Before 9/11, there was no comprehensive terrorism database. There was no comprehensive data on terrorist organizations and very little systematic data on what the government was doing to fight terrorism. After 9/11, advances in social science took a leading role in developing ways to react, and in many cases prevent, another terrorist attack in the United States. These were among the thoughts shared by panelists examining the unprecedented challenges that came after 9/11. They spoke at day two of the National Institute of Justice 2011 Conference.

“Imagine trying to fight cancer without knowing how much cancer there is,” Gary LaFree, director of the National Consortium for the Study of Terrorism and Response to Terrorism at the University of Maryland, said.

Global Terrorism Database Developed

After the attacks LaFree helped research and design a database of all terrorist events from 1970 to 2010. The Global Terrorism Database tracks rates and patterns of attacks over time and the impacts of terrorist countermeasures. “We are in much better standing from ten years ago when it comes to social and behavioral understanding of terrorism,” LaFree said.

One overall trend shown by the data is that attacks have become more deadly over time. “Terrorists want more people watching and more people dead,” LaFree said.

Not surprisingly, the data also show that organizations with democratic ideologies are less likely to engage in terrorism. Separatist groups, groups with violent rhetoric, groups with foreign support, and groups with state repression were all more likely to engage in terrorist activities. Groups with all of these factors present had an 89 percent chance of turning to terrorism, LaFree said.

He also notes that urban populations have become a prime target for terrorists over time. Attacks in New York make up 20 percent of attacks in the database. And in wartorn Iraq, 2,000 attacks happened in Baghdad.

Field Testing New Technology  

After 9/11, security research took on more urgency and importance, Jay Nunamaker, principal investigator and director of the Center for Management of Information at the National Center for Border Security and Immigration, said. More and more researchers began publishing information on terrorism, but Nunamaker says that they were forgetting an important step--the importance of testing new technologies and programs in the field, not just writing about them. “It’s not coming up with the idea, but what you do with it that makes it worthwhile. You’re not going to get answers if you guess from your office chair,” he said.

One new technology that he’s worked on for the Department of Homeland Security (DHS) is a kiosk that would work like an advanced polygraph for people coming through U.S. Customs. The machine would show people passing through customs a series of photos while measuring their blood pressure via the carotid artery using a laser, a thermal camera to measure body temperature, and an eye tracker that measures eye movement and pupil dilation. Initial tests impressed researches, but subsequent field tests revealed flaws.

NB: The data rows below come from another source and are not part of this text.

### src/rtl/uart_rgb_ctrl_pkg.sv
// Shared definitions for the UART RGB duty controller: default frame header,
// FSM state encodings and the bit-period helper.
package uart_rgb_ctrl_pkg;

  localparam logic [7:0] SYNC_BYTE_DEF = 8'hA5;

  typedef enum logic [1:0] {
    RX_IDLE  = 2'd0,
    RX_START = 2'd1,
    RX_DATA  = 2'd2,
    RX_STOP  = 2'd3
  } rx_state_t;

  typedef enum logic [1:0] {
    P_WAIT_SYNC = 2'd0,
    P_GET_R     = 2'd1,
    P_GET_G     = 2'd2,
    P_GET_B     = 2'd3
  } parse_state_t;

  // Clocks spent on one serial bit (integer division, rounds down).
  function automatic int calc_clocks_per_bit(input int clock_freq, input int baud);
    return clock_freq / baud;
  endfunction

endpackage

### src/rtl/uart_rgb_ctrl_uart_rx.sv
// 8N1 UART receiver: two-flop input synchronizer, start-bit glitch rejection,
// LSB-first data capture and stop-bit check. Pulses are one clock wide.
module uart_rx
  import uart_rgb_ctrl_pkg::*;
#(
  parameter int CLOCKS_PER_BIT = 86
) (
  input  logic       clk,
  input  logic       rst,
  input  logic       i_rxd,
  output logic [7:0] o_rx_byte,
  output logic       o_byte_valid,
  output logic       o_byte_err
);

  localparam int CNT_W = (CLOCKS_PER_BIT > 1) ? $clog2(CLOCKS_PER_BIT) : 1;
  localparam logic [CNT_W-1:0] HALF_LAST = CNT_W'(CLOCKS_PER_BIT / 2 - 1);
  localparam logic [CNT_W-1:0] BIT_LAST  = CNT_W'(CLOCKS_PER_BIT - 1);

  logic             r_sync1;
  logic             r_sync2;
  logic             r_prev;
  rx_state_t        r_state;
  rx_state_t        w_state_nxt;
  logic [CNT_W-1:0] r_cnt;
  logic [CNT_W-1:0] w_cnt_nxt;
  logic [2:0]       r_bit_idx;
  logic [2:0]       w_bit_idx_nxt;
  logic [7:0]       r_shift;
  logic [7:0]       w_shift_nxt;
  logic             r_byte_valid;
  logic             w_byte_valid_nxt;
  logic             r_byte_err;
  logic             w_byte_err_nxt;

  // Bring the asynchronous line into the clock domain; idle level is high.
  always_ff @(posedge clk) begin
    if (rst) begin
      r_sync1 <= 1'b1;
      r_sync2 <= 1'b1;
      r_prev  <= 1'b1;
    end else begin
      r_sync1 <= i_rxd;
      r_sync2 <= r_sync1;
      r_prev  <= r_sync2;
    end
  end

  // Receiver state register.
  always_ff @(posedge clk) begin
    if (rst) begin
      r_state      <= RX_IDLE;
      r_cnt        <= '0;
      r_bit_idx    <= 3'd0;
      r_shift      <= 8'h00;
      r_byte_valid <= 1'b0;
      r_byte_err   <= 1'b0;
    end else begin
      r_state      <= w_state_nxt;
      r_cnt        <= w_cnt_nxt;
      r_bit_idx    <= w_bit_idx_nxt;
      r_shift      <= w_shift_nxt;
      r_byte_valid <= w_byte_valid_nxt;
      r_byte_err   <= w_byte_err_nxt;
    end
  end

  // Next-state logic: start bit re-checked at mid-bit, data and stop bits one bit-time apart.
  always_comb begin
    w_state_nxt      = r_state;
    w_cnt_nxt        = r_cnt;
    w_bit_idx_nxt    = r_bit_idx;
    w_shift_nxt      = r_shift;
    w_byte_valid_nxt = 1'b0;
    w_byte_err_nxt   = 1'b0;
    case (r_state)
      RX_IDLE: begin
        w_cnt_nxt     = '0;
        w_bit_idx_nxt = 3'd0;
        if (r_prev && !r_sync2) begin
          w_state_nxt = RX_START;
        end else begin
          w_state_nxt = RX_IDLE;
        end
      end
      RX_START: begin
        if (r_cnt == HALF_LAST) begin
          w_cnt_nxt = '0;
          if (!r_sync2) begin
            w_state_nxt = RX_DATA;
          end else begin
            w_state_nxt = RX_IDLE;   // too short to be a start bit
          end
        end else begin
          w_cnt_nxt = r_cnt + CNT_W'(1);
        end
      end
      RX_DATA: begin
        if (r_cnt == BIT_LAST) begin
          w_cnt_nxt   = '0;
          w_shift_nxt = {r_sync2, r_shift[7:1]};
          if (r_bit_idx == 3'd7) begin
            w_bit_idx_nxt = 3'd0;
            w_state_nxt   = RX_STOP;
          end else begin
            w_bit_idx_nxt = r_bit_idx + 3'd1;
          end
        end else begin
          w_cnt_nxt = r_cnt + CNT_W'(1);
        end
      end
      RX_STOP: begin
        if (r_cnt == BIT_LAST) begin
          w_cnt_nxt   = '0;
          w_state_nxt = RX_IDLE;
          if (r_sync2) begin
            w_byte_valid_nxt = 1'b1;
          end else begin
            w_byte_err_nxt = 1'b1;
          end
        end else begin
          w_cnt_nxt = r_cnt + CNT_W'(1);
        end
      end
      default: begin
        w_state_nxt = RX_IDLE;
        w_cnt_nxt   = '0;
      end
    endcase
  end

  assign o_rx_byte    = r_shift;
  assign o_byte_valid = r_byte_valid;
  assign o_byte_err   = r_byte_err;

endmodule

### src/rtl/uart_rgb_ctrl.sv
// UART frame parser: sync/R/G/B frames update the three duty outputs at once,
// with a one-cycle valid strobe; incomplete frames are dropped after a timeout.
module uart_rgb_ctrl
  import uart_rgb_ctrl_pkg::*;
#(
  parameter int         CLOCK_FREQ     = 10_000_000,
  parameter int         BAUD           = 115200,
  parameter int         CLOCKS_PER_BIT = calc_clocks_per_bit(CLOCK_FREQ, BAUD),
  parameter logic [7:0] SYNC_BYTE      = SYNC_BYTE_DEF,
  parameter int         TIMEOUT_CLKS   = 16 * CLOCKS_PER_BIT
) (
  input  logic       clk,
  input  logic       rst,
  input  logic       serial_rxd,
  output logic [7:0] duty_red,
  output logic [7:0] duty_green,
  output logic [7:0] duty_blue,
  output logic       duty_valid,
  output logic       frame_err
);

  localparam int TO_W = $clog2(TIMEOUT_CLKS + 1);
  localparam logic [TO_W-1:0] TO_LAST = TO_W'(TIMEOUT_CLKS - 1);

  logic [7:0]   w_rx_byte;
  logic         w_byte_valid;
  logic         w_byte_err;
  logic         w_timeout;
  parse_state_t r_pstate;
  parse_state_t w_pstate_nxt;
  logic [7:0]   r_r_tmp;
  logic [7:0]   w_r_tmp_nxt;
  logic [7:0]   r_g_tmp;
  logic [7:0]   w_g_tmp_nxt;
  logic [TO_W-1:0] r_to_cnt;
  logic [TO_W-1:0] w_to_cnt_nxt;
  logic [7:0]   w_red_nxt;
  logic [7:0]   w_green_nxt;
  logic [7:0]   w_blue_nxt;
  logic         w_duty_valid_nxt;
  logic         w_frame_err_nxt;

  uart_rx #(
    .CLOCKS_PER_BIT(CLOCKS_PER_BIT)
  ) u_rx (
    .clk         (clk),
    .rst         (rst),
    .i_rxd       (serial_rxd),
    .o_rx_byte   (w_rx_byte),
    .o_byte_valid(w_byte_valid),
    .o_byte_err  (w_byte_err)
  );

  // Parser state, partial colour bytes, timeout counter and registered outputs.
  always_ff @(posedge clk) begin
    if (rst) begin
      r_pstate   <= P_WAIT_SYNC;
      r_r_tmp    <= 8'h00;
      r_g_tmp    <= 8'h00;
      r_to_cnt   <= '0;
      duty_red   <= 8'h00;
      duty_green <= 8'h00;
      duty_blue  <= 8'h00;
      duty_valid <= 1'b0;
      frame_err  <= 1'b0;
    end else begin
      r_pstate   <= w_pstate_nxt;
      r_r_tmp    <= w_r_tmp_nxt;
      r_g_tmp    <= w_g_tmp_nxt;
      r_to_cnt   <= w_to_cnt_nxt;
      duty_red   <= w_red_nxt;
      duty_green <= w_green_nxt;
      duty_blue  <= w_blue_nxt;
      duty_valid <= w_duty_valid_nxt;
      frame_err  <= w_frame_err_nxt;
    end
  end

  // Frame sequencing; a received byte takes priority over a coincident timeout.
  always_comb begin
    w_pstate_nxt     = r_pstate;
    w_r_tmp_nxt      = r_r_tmp;
    w_g_tmp_nxt      = r_g_tmp;
    w_red_nxt        = duty_red;
    w_green_nxt      = duty_green;
    w_blue_nxt       = duty_blue;
    w_duty_valid_nxt = 1'b0;
    w_frame_err_nxt  = w_byte_err;
    w_timeout        = (r_pstate != P_WAIT_SYNC) && (r_to_cnt == TO_LAST);

    if (w_byte_valid || (r_pstate == P_WAIT_SYNC)) begin
      w_to_cnt_nxt = '0;
    end else begin
      w_to_cnt_nxt = r_to_cnt + TO_W'(1);
    end

    if (w_byte_err) begin
      w_pstate_nxt = P_WAIT_SYNC;
    end else if (w_byte_valid) begin
      case (r_pstate)
        P_WAIT_SYNC: begin
          if (w_rx_byte == SYNC_BYTE) begin
            w_pstate_nxt = P_GET_R;
          end else begin
            w_pstate_nxt = P_WAIT_SYNC;
          end
        end
        P_GET_R: begin
          w_r_tmp_nxt  = w_rx_byte;
          w_pstate_nxt = P_GET_G;
        end
        P_GET_G: begin
          w_g_tmp_nxt  = w_rx_byte;
          w_pstate_nxt = P_GET_B;
        end
        P_GET_B: begin
          w_red_nxt        = r_r_tmp;
          w_green_nxt      = r_g_tmp;
          w_blue_nxt       = w_rx_byte;
          w_duty_valid_nxt = 1'b1;
          w_pstate_nxt     = P_WAIT_SYNC;
        end
        default: begin
          w_pstate_nxt = P_WAIT_SYNC;
        end
      endcase
    end else if (w_timeout) begin
      w_pstate_nxt = P_WAIT_SYNC;
    end else begin
      w_pstate_nxt = r_pstate;
    end
  end

endmodule
### config.mk
export PLATFORM = sky130hd
export DESIGN_NAME = uart_rgb_ctrl
export DESIGN_NICKNAME = d
export VERILOG_FILES = /design/src/rtl/uart_rgb_ctrl_pkg.sv /design/src/rtl/uart_rgb_ctrl_uart_rx.sv /design/src/rtl/uart_rgb_ctrl.sv
export SDC_FILE = /design/constraint.sdc
export NUM_CORES = 1
export LEC_CHECK = 0
export CAP_MARGIN = 20
export CORE_ASPECT_RATIO = 1.1
export CORE_MARGIN = 2
export CORE_UTILIZATION = 56
export CTS_CLUSTER_DIAMETER = 120
export DETAILED_ROUTE_END_ITERATION = 12
export PLACE_DENSITY = 0.83
export SYNTH_ARGS = -nofsm -noshare
export SYNTH_HDL_FRONTEND = slang
export SYNTH_SLANG_ARGS = --single-unit
### constraint.sdc
create_clock -name clk -period 2.1 [get_ports clk]
set_clock_uncertainty 0.2 [all_clocks]
set_input_delay 0.315 -clock clk [delete_from_list [all_inputs] [get_ports clk]]
set_output_delay 0.315 -clock clk [all_outputs]
set_load 0.005 [all_outputs]
==> impl_metrics.tcl, run 1 <==
set metrics [dict create \
    status "completed" \
    synth-seq-cells 80 \
    holdWs_ns 0.0982 \
    setup_tns_ns 0 \
    max_slew_margin_pct 60.4 \
    synth_area_per_cell_sq_um 9.26 \
    hold_path.class "primary input to flip-flop" \
    finalSetupViolations 0 \
    die_w_microns 76.5 \
    grt.total_usage_pct 21.3 \
    syn-instance-count 350 \
    path_buf_inv 1 \
    path_max_fanout 9 \
    leakagePower_nw 1.38 \
    nets 389 \
    cts.sinks 80 \
    seq_area_frac_synth_pct 49.4 \
    peakVddDrop_uv 376 \
    path_cells "inv_1 -> ha_1 -> or3_2 -> a21oi_1" \
    firstDrtPassIters 4 \
    worstSkewPairLatency_ns 0.34 \
    core-area_sq_um 5700 \
    grt_pass1_vias 2496 \
    synth_area_sq_um 3240 \
    ctsLongestPathBuffers 2 \
    r2r_setup_slack_ns 0.33 \
    rsz0062_at_grt "false" \
    hold_viol 0 \
    path_class "flip-flop to flip-flop" \
    grt_max_degree 33 \
    place.gp.congestion 0.749 \
    layout_min_cycle_time_ns 1.77 \
    fp.dieH_microns 83.8 \
    syn-num-nets 363 \
    overflow 0 \
    drive_gt1_share_pct 9.19 \
    drt-initial-drc-count 92 \
    post_synth_num_cell_types 53 \
    hold_depth 2 \
    ioPinCount 29 \
    cp_slowest_cell "or3_2" \
    wire_per_inst_microns 13.4 \
    postLayoutCoreUtil_pct 66.5 \
    startpoint "r_pstate[0]$_SDFFE_PP0P_" \
    diodes 0 \
    maxSlewViolCount 0 \
    maxCapViolCount 0 \
    worst-r2r-cell-count 4 \
    grt_antenna_before_repair 0 \
    vias 2545 \
    wl_microns 6130 \
    post-route-period-util_pct 84.5 \
    dieArea_sq_um 6410 \
    fillers 471 \
    synthToLayoutAreaGrowth_pct 16.9 \
    r2r-start "r_pstate[0]$_SDFFE_PP0P_" \
    cts_buffers 9 \
    max_freq_mhz 564 \
    start_util_pct 56.9 \
    cts.clk_slew.worst_paths_ns 0.08 \
    holdBufCountCts 0 \
    crit_path_start_kind "flip-flop" \
    holdPathEnd "u_rx.r_cnt[5]$_SDFF_PP0_" \
    cts_root_buf "clkbuf_8" \
    viasPerCell 5.56 \
    ant_nets 0 \
    ys_warn_count 0 \
    tightest_slew_ns 0.590 \
    rows 29 \
    worstHoldStart "rst" \
    numPortBuffers 28 \
    dpl.hpwl_microns 4300 \
    path_delay_family "simple AND/OR/NAND/NOR gates" \
    cts-resized-gates 0 \
    drc_errors 0 \
    crit_required_ns 2.17 \
    max_stage_delay_ns 0.60 \
    cts_tree "done" \
    r2r_end "r_to_cnt[8]$_SDFF_PP0_" \
    grt_pass1_wl_microns 11000 \
    p_per_area_nw_per_um2 731 \
    arrival_ns 1.84 \
    post-cts-setup-buffers 0 \
    cp-end-kind "flip-flop" \
    htreeDepth 3 \
]
## flip-flops by register name (all words and copies together), names as in the netlist, 2 cells and up, named ones only
| name | count |
|---|---|
| r_to_cnt | 11 |
| duty_blue | 8 |
| duty_green | 8 |
| duty_red | 8 |
| r_g_tmp | 8 |
| r_r_tmp | 8 |
| u_rx.o_rx_byte | 8 |
| u_rx.r_cnt | 7 |
| u_rx.r_bit_idx | 3 |
| r_pstate | 2 |
## final cells by class
class                           count  area, sq um  area share (%)
Clock inverter                      5         81.3            2.15
Sequential cell                    80         1600            42.3
Multi-Input combinational cell    241         1510            39.7
Inverter                            9         33.8           0.891
Timing Repair Buffer               35          340            8.98
Tap cell                           77         96.3            2.54
Clock buffer                       11          131            3.47
## cells in the final DEF (no fill, tap or decap), drive strengths merged, types with 8 or more instances in the layout
cell type	synthesis	final
dfxtp	80	80
inv	9	9
a21oi	37	37
clkdlybuf4s50	0	27
nand2	54	54
o21ai	16	16
nand3	13	13
ha	10	10
nor2	23	23
buf	14	8
mux2i	17	17
clkbuf	6	11
## cells by family after synthesis
group	Yosys count	synth area share (%)
mux	18	5.60
simple gates	135	21.9
buf+inv	29	4.13
compound gates	72	13.4
flops	80	49.4
fa+ha+maj	10	3.86
xor+xnor	6	1.62
## layer usage
| metal | vias up | global-route usage [%] | routed length, microns |
|---|---|---|---|
| met5 | - | 0 | 0 |
| met4 | 0 | 10.1 | 108 |
| met3 | 11 | 4.98 | 167 |
| met2 | 36 | 37.7 | 3170 |
| met1 | 1219 | 24.2 | 2680 |
| li1 | 1279 | - | - |
## how the worst max path moves through the flow
stage | cells after the start | slack, ns | endpoint
after floorplan | 5 | 0.48 | r_to_cnt[9]$_SDFF_PP0_
after global placement | 4 | 0.44 | r_to_cnt[5]$_SDFF_PP0_
after detailed placement | 4 | 0.33 | r_to_cnt[8]$_SDFF_PP0_
after CTS | 4 | 0.33 | r_to_cnt[8]$_SDFF_PP0_
after global routing | 4 | 0.21 | u_rx.r_bit_idx[0]$_SDFFE_PP0P_
final | 4 | 0.33 | r_to_cnt[8]$_SDFF_PP0_
## where the power goes
part | internal (mW) | total (mW) | switching, mW
Clock | 0.670 | 1.20 | 0.531
Sequential | 1.52 | 1.52 | 0.00360
Combinational | 0.0160 | 0.0453 | 0.0292
## Yosys cell counts, drive strengths merged
| library cell | instances | share of area [%] |
|---|---|---|
| a211oi | 5 | 1.2 |
| a21oi | 37 | 5.7 |
| a221oi | 2 | 0.93 |
| a22o | 2 | 0.54 |
| a311oi | 1 | 0.27 |
| a31o | 1 | 0.27 |
| a32o | 1 | 0.31 |
| a41oi | 2 | 0.54 |
| and2 | 2 | 0.39 |
| and3b | 1 | 0.27 |
| and4b | 1 | 0.31 |
| and4bb | 1 | 0.39 |
| buf | 14 | 2.4 |
| clkbuf | 6 | 0.73 |
| dfxtp | 80 | 49 |
| ha | 10 | 3.9 |
| inv | 9 | 1.0 |
| mux2 | 1 | 0.35 |
| mux2i | 17 | 5.3 |
| nand2 | 54 | 6.3 |
| nand2b | 3 | 0.58 |
| nand3 | 13 | 2.2 |
| nand3b | 3 | 0.69 |
| nand4 | 3 | 0.77 |
| nand4b | 1 | 0.46 |
| nand4bb | 4 | 1.4 |
| nor2 | 23 | 2.7 |
| nor2b | 3 | 0.58 |
| nor3 | 4 | 0.62 |
| nor3b | 2 | 0.46 |
| nor4 | 3 | 0.58 |
| nor4b | 1 | 0.46 |
| nor4bb | 1 | 0.31 |
| o21ai | 16 | 2.5 |
| o21bai | 1 | 0.23 |
| o2bb2ai | 1 | 0.27 |
| o31a | 1 | 0.27 |
| o31ai | 2 | 0.46 |
| or2 | 3 | 0.58 |
| or3 | 7 | 1.5 |
| or4 | 1 | 0.23 |
| or4b | 1 | 0.31 |
| xnor2 | 3 | 0.81 |
| xor2 | 3 | 0.81 |
## metrics by stage
stage                     worst slack, ns  instance area, sq um  power (mW)  std cells
after floorplan                     0.479                  3240        1.59        350
after global placement              0.438                  3580        1.60        442
after detailed placement            0.331                  3580        1.60        442
after CTS                           0.330                  3790        2.79        458
after global routing                0.206                  3790        2.86        458
final                               0.326                  3790        2.77        458
Note: power is estimated with default switching activity, not from simulation.
==> inputs of run 2 (changes only) <==
==> constraint.sdc (replaced) <==
create_clock -name clk -period 1.8 [get_ports clk]
set_clock_uncertainty 0.2 [all_clocks]
set_input_delay 0.27 -clock clk [delete_from_list [all_inputs] [get_ports clk]]
set_output_delay 0.27 -clock clk [all_outputs]
set_load 0.005 [all_outputs]
==> run 2 against run 1 <==
  * Die area is the same
  * Sequential share of layout area is essentially flat
  * Clock power shrank 4%
  * Combinational power grew 29%
  * Flip-flop and latch count is the same
  * Utilization is essentially flat
  * Wire length shrank 0.85%
  * Setup slack lost 0.24 ns
  * Register-to-register slack lost 0.24 ns
  * Fmax grew 3.4%
  * Count of clock-buffer cells in the layout is the same
==> impl_metrics.tcl, run 2 (same netlist as run 1, synthesis figures left out) <==
set metrics [dict create \
    setup_tns_ns 0 \
    worst-r2r-cell-count 5 \
    dpl.hpwl_microns 4180 \
    cts_buffers 9 \
    clock_power_share_pct 38.5 \
    ant_nets 0 \
    cts_root_buf "clkbuf_8" \
    largest_reg_flops 11 \
    seqPwrFrac_pct 59.6 \
    hold_path.class "primary input to flip-flop" \
    startpoint "r_pstate[0]$_SDFFE_PP0P_" \
    diodes 0 \
    layout_min_cycle_time_ns 1.72 \
    numPortBuffers 28 \
    nets 394 \
    overflow 0 \
    synthToLayoutAreaGrowth_pct 17.0 \
    drive_gt1_share_pct 10.6 \
    path_buf_inv 1 \
    cts.clk_slew.worst_paths_ns 0.08 \
    peakVddDrop_uv 458 \
    crit_cells 5 \
    maxSlewViolCount 0 \
    internal-power_mw 2.33 \
    max_stage_delay_ns 0.39 \
    path_cells "inv_1 -> ha_1 -> nand4bb_1 -> o31a_1 -> a32o_1" \
    path_class "flip-flop to flip-flop" \
    finalPower_mw 2.98 \
    crit_required_ns 1.83 \
    tightest_slew_ns 0.383 \
    final_cell_mix "dfxtp_1, nand2_1, a21oi_1" \
    firstDrtPassIters 4 \
    rsz0062_at_grt "false" \
    post-route-period-util_pct 95.4 \
    r2r_end "r_pstate[1]$_SDFFE_PP0P_" \
    status "completed" \
    pre_cts_ws_ns 0.0692 \
    viasPerCell 5.52 \
    drt-initial-drc-count 160 \
    vias 2556 \
    final_common_cell "dfxtp_1" \
    max_slew_margin_pct 74.2 \
    netSwitchingFraction_pct 22.0 \
    r2r-start "r_pstate[0]$_SDFFE_PP0P_" \
    htreeDepth 3 \
    switchingPower_mw 0.656 \
    core-area_sq_um 5700 \
    holdWs_ns 0.0447 \
    worstSkewPairLatency_ns 0.34 \
    dieArea_sq_um 6410 \
    crit_path_start_kind "flip-flop" \
    combPwrFrac_pct 2.0 \
    arrival_ns 1.75 \
    rows 29 \
    grt.total_usage_pct 20.3 \
    drc_errors 0 \
    start_util_pct 56.9 \
    worstSetupEndpoint "r_pstate[1]$_SDFFE_PP0P_" \
    ioPinCount 29 \
    cts_tree "done" \
    grt_antenna_before_repair 0 \
    grt_pass1_vias 2491 \
    wl_microns 6080 \
    finalSetupViolations 0 \
    fp.dieH_microns 83.8 \
    fillers 491 \
    hold_viol 0 \
    top_register "r_to_cnt" \
    cts.sinks 80 \
    postLayoutCoreUtil_pct 66.6 \
    p_per_area_nw_per_um2 787 \
    r2r_setup_slack_ns 0.08 \
    grt_max_degree 42 \
    leakagePower_nw 1.38 \
    path_max_fanout 5 \
    cp-end-kind "flip-flop" \
    grt_pass1_wl_microns 10600 \
    ctsLongestPathBuffers 2 \
    path_delay_family "compound AO/OA/AOI/OAI gates" \
    cp_slowest_cell "dfxtp_1" \
    maxCapViolCount 0 \
    die_w_microns 76.5 \
    place.gp.congestion 0.728 \
    wire_per_inst_microns 13.1 \
    finalWorstSetupSlack_ns 0.0835 \
    max_freq_mhz 583 \
]
## run 2: worst reg2reg max path: stages (launching register included)
cell and delay, ns:
dfxtp_1 0.39, inv_1 0.08, ha_1 0.25, nand4bb_1 0.19, o31a_1 0.28, a32o_1 0.22
## run 2: timing repair
item                       in CTS  in global routing
gates resized for setup         0                  1
setup endpoints to repair       0                  9
hold buffers                    0                  0
setup buffers                   0                  0
## run 2: layout make-up
| type | instances | area, sq um | share of cell area [%] |
|---|---|---|---|
| inverters | 9 | 33.8 | 0.891 |
| multi-input cells | 241 | 1510 | 39.8 |
| repair buffers | 40 | 378 | 9.96 |
| flip-flops and latches | 80 | 1600 | 42.2 |
| clock inverters | 5 | 32.5 | 0.858 |
| well taps | 77 | 96.3 | 2.54 |
| clock buffers | 11 | 141 | 3.73 |
## run 2: metal layers
metal | wire [microns] | track usage [%]
met5 | 0 | 0
met4 | 98 | 10.9
met3 | 255 | 4.00
met2 | 3040 | 35.9
met1 | 2680 | 22.9
## run 2: worst min path at each step
stage                                  startpoint                      end  cells past startpoint
final                                         rst   u_rx.r_prev$_SDFF_PP1_                      2
after global routing                          rst   u_rx.r_prev$_SDFF_PP1_                      2
after detailed placement  u_rx.r_sync1$_SDFF_PP1_  u_rx.r_sync2$_SDFF_PP1_                      1
after global placement    u_rx.r_sync1$_SDFF_PP1_  u_rx.r_sync2$_SDFF_PP1_                      1
after CTS                                     rst   u_rx.r_prev$_SDFF_PP1_                      2
after floorplan                        serial_rxd  u_rx.r_sync1$_SDFF_PP1_                      1
## run 2: per-stage QoR
stage / cell area [sq um] / cells
final: 3790 / 463
after CTS: 3790 / 463
after detailed placement: 3610 / 447
after global placement: 3610 / 447
after floorplan: 3240 / 350
after global routing: 3790 / 463
## run 2: power groups by stage
stage	registers (mW)	clock network, mW	logic (mW)
after global routing	1.78	1.25	0.0645
after CTS	1.78	1.17	0.0581
after global placement	1.82	0	0.0558
after floorplan	1.82	0	0.0367
after detailed placement	1.82	0	0.0577
final	1.78	1.15	0.0583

If a person was wearing a turtleneck or their neck was covered, the machine couldn’t read their blood pressure. The machine was developed for use in the southwest but couldn’t handle dusty conditions. And something as subtle as a beard was enough to throw off the system that measured facial movements.

The kiosk is an example of technology that may not have been a priority before 9/11 but that now generates interest.

Nunamaker and his team are currently working on improving the technology based on those field tests and the latest tests were able to pick up deceit in 93 percent of subjects.

New DNA Technology a Result of 9/11

The attacks on the World Trade Center and the Pentagon had a significant effect on forensics, one panelist said. It pushed forensics technology decades forward in a matter of years.

One of the main hurdles when identifying victims from the World Trade Center attack was the degradation of DNA from high temperatures and burning chemicals. Prior to the attacks, there was no established plan for identification of thousands of victims under such extremes. Researchers knew they could extract DNA from bodies, but in many cases, they were left with just bone fragments.

“The process had never been done before,” said Robert Shaler, professor at biochemistry and molecular biology at Pennsylvania State who worked with the New York medical examiner’s office after the attacks. “We were learning this as we went along.”

Shaler said the Kinship and Data Analysis Panel was created with funding from the NIJ. After the attacks,M-FISys[2], an extensive database that helps families identify remains, was created. Researcher Charles Brenner developed a module for paternity-type tests to aid in identification andOSIRIS[3], a free program helps managing and analysis of samples. 

Researchers have also developed ways to extract more data from smaller sample sizes.